§ **DATA FOR ANALYSIS**:

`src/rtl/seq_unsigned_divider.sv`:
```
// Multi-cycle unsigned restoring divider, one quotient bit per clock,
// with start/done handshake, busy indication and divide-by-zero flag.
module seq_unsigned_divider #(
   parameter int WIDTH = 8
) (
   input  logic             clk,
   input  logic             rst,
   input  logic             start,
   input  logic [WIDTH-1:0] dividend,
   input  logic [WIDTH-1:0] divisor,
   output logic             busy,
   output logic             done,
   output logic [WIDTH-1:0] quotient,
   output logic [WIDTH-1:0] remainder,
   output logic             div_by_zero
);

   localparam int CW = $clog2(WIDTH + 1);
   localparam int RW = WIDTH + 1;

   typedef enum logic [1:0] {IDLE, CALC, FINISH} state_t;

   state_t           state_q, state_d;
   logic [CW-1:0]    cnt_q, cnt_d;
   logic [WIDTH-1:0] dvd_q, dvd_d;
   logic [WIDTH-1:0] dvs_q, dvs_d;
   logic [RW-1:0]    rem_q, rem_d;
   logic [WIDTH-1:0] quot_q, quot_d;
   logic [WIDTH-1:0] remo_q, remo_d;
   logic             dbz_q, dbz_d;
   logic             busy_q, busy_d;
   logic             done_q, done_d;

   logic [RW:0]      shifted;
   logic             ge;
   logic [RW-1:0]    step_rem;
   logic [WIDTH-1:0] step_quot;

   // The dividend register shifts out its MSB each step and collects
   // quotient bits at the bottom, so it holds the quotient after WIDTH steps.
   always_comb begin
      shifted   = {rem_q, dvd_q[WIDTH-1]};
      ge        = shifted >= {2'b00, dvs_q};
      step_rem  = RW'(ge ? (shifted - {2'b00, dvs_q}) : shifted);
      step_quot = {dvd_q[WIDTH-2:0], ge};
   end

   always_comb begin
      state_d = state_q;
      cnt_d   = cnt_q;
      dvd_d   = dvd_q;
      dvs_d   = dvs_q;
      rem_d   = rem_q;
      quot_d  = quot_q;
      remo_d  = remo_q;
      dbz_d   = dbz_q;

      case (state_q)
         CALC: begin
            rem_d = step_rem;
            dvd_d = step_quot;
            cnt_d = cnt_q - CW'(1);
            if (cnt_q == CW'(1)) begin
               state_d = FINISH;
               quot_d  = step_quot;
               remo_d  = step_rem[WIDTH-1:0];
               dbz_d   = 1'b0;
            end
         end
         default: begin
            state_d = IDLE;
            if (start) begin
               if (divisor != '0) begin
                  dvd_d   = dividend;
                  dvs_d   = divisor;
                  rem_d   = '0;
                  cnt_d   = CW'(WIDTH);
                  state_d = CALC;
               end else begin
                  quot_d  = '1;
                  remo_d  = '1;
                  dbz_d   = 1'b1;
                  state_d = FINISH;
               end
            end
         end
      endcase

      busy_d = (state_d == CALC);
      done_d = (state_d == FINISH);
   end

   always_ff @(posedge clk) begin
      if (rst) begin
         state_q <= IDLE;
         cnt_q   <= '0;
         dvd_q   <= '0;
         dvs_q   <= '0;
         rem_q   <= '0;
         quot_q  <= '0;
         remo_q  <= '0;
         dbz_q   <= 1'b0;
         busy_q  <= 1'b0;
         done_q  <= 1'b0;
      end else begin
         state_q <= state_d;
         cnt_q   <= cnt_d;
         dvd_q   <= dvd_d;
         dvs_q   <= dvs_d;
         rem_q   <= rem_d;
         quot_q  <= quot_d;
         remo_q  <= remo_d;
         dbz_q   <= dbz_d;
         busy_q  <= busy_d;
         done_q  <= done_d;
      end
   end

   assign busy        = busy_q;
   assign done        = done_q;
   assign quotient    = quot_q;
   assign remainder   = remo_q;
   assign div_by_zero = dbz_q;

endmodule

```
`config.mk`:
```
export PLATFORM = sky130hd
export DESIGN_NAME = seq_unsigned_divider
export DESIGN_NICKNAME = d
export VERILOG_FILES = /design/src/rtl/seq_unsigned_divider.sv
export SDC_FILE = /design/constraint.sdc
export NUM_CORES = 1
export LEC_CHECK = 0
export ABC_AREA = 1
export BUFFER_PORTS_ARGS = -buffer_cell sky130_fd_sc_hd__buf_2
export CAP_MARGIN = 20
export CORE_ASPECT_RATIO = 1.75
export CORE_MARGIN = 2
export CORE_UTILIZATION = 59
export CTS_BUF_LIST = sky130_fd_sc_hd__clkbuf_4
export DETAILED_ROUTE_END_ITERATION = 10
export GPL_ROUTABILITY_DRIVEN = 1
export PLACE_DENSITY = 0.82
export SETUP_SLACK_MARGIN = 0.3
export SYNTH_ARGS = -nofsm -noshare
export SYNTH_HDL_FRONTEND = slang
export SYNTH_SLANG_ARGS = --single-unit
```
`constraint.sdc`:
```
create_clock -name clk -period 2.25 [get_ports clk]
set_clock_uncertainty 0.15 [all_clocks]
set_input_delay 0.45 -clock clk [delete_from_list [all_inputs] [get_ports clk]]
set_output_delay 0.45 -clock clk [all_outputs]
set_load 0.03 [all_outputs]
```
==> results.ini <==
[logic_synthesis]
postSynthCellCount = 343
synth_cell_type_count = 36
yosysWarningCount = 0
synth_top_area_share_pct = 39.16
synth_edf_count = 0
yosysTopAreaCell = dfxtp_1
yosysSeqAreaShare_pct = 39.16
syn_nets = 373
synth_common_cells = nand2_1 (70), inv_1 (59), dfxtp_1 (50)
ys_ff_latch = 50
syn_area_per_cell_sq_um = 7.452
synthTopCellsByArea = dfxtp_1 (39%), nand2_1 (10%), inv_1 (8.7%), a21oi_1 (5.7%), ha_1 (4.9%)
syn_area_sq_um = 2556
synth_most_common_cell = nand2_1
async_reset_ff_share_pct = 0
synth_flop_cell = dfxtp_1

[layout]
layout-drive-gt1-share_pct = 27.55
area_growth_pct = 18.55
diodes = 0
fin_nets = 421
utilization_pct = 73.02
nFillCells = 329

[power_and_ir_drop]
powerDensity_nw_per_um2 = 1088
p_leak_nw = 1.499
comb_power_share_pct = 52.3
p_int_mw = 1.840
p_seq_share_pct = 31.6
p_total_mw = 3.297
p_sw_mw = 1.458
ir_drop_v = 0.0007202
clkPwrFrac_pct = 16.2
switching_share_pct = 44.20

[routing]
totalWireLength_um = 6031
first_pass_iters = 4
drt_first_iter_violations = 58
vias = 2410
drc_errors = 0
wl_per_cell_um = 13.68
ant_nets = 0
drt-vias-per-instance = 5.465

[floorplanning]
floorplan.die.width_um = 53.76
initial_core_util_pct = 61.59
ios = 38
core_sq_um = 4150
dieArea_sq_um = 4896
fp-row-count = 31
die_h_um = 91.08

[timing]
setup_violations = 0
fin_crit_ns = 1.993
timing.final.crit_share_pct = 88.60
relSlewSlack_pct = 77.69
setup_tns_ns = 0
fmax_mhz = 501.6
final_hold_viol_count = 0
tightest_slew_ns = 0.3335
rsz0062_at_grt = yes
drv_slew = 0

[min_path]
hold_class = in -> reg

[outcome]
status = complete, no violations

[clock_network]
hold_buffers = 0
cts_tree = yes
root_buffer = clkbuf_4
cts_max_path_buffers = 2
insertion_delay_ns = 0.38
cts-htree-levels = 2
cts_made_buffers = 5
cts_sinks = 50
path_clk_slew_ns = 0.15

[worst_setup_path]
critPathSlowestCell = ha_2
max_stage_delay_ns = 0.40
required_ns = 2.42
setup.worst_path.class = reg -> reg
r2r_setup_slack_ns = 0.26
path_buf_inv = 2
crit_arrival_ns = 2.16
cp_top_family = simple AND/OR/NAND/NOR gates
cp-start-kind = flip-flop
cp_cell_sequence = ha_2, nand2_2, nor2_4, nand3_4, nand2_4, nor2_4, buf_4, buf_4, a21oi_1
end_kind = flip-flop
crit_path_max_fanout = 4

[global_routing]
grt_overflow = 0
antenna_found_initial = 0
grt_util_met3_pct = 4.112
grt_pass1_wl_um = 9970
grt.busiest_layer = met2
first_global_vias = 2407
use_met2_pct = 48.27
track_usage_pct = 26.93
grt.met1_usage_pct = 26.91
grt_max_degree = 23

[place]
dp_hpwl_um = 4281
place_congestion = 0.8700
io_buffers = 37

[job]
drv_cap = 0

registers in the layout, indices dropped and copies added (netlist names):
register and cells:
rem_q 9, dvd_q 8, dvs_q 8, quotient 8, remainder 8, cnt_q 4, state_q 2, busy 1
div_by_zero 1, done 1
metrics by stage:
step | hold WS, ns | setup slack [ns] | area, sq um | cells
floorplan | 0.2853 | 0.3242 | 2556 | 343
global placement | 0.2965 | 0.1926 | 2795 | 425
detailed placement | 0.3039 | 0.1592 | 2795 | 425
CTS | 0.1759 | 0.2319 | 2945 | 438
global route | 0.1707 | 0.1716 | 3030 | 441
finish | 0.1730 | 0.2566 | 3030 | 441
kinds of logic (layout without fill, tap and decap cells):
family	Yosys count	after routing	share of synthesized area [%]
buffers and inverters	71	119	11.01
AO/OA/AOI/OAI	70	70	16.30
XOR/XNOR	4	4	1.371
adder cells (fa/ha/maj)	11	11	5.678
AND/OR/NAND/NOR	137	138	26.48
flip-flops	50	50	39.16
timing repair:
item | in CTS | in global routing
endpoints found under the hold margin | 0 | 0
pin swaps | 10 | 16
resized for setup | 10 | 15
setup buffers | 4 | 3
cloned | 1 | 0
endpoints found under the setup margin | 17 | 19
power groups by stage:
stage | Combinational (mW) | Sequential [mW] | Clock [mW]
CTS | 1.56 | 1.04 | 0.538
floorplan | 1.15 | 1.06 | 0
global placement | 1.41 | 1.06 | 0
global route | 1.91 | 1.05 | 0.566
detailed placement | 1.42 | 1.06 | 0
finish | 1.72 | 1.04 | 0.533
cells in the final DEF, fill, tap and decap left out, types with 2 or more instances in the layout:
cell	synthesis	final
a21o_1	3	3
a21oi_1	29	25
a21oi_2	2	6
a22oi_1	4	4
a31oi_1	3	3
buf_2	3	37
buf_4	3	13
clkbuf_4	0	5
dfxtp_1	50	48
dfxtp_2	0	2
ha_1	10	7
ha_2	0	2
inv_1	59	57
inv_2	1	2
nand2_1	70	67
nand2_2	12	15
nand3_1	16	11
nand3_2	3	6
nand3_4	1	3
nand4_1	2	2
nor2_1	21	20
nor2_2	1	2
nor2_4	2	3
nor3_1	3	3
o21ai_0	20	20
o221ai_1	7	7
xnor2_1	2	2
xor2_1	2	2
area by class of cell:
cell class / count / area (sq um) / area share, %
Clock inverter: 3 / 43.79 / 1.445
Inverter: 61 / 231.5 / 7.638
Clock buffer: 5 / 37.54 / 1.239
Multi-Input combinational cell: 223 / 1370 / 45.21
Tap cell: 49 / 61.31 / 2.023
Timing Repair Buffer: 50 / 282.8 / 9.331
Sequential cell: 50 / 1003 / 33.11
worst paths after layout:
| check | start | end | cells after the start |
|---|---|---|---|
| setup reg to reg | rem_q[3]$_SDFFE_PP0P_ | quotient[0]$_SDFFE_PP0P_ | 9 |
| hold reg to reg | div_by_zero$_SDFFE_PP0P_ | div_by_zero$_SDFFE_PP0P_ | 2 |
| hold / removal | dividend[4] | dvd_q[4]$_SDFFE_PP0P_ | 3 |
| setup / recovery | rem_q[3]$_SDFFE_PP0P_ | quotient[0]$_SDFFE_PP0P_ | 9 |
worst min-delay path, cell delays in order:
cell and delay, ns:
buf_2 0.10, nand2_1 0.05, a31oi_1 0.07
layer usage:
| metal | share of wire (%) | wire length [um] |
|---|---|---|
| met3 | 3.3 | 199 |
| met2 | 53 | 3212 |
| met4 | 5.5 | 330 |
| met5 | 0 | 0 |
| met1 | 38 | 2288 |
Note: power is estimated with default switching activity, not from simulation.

§ **ACTIVITY**: Each line of the data above containing the string "layout" is to be copied.

§ **OUTPUT FOR THIS EXERCISE**:
[layout]
layout-drive-gt1-share_pct = 27.55
registers in the layout, indices dropped and copies added (netlist names):
kinds of logic (layout without fill, tap and decap cells):
cells in the final DEF, fill, tap and decap left out, types with 2 or more instances in the layout:
worst paths after layout:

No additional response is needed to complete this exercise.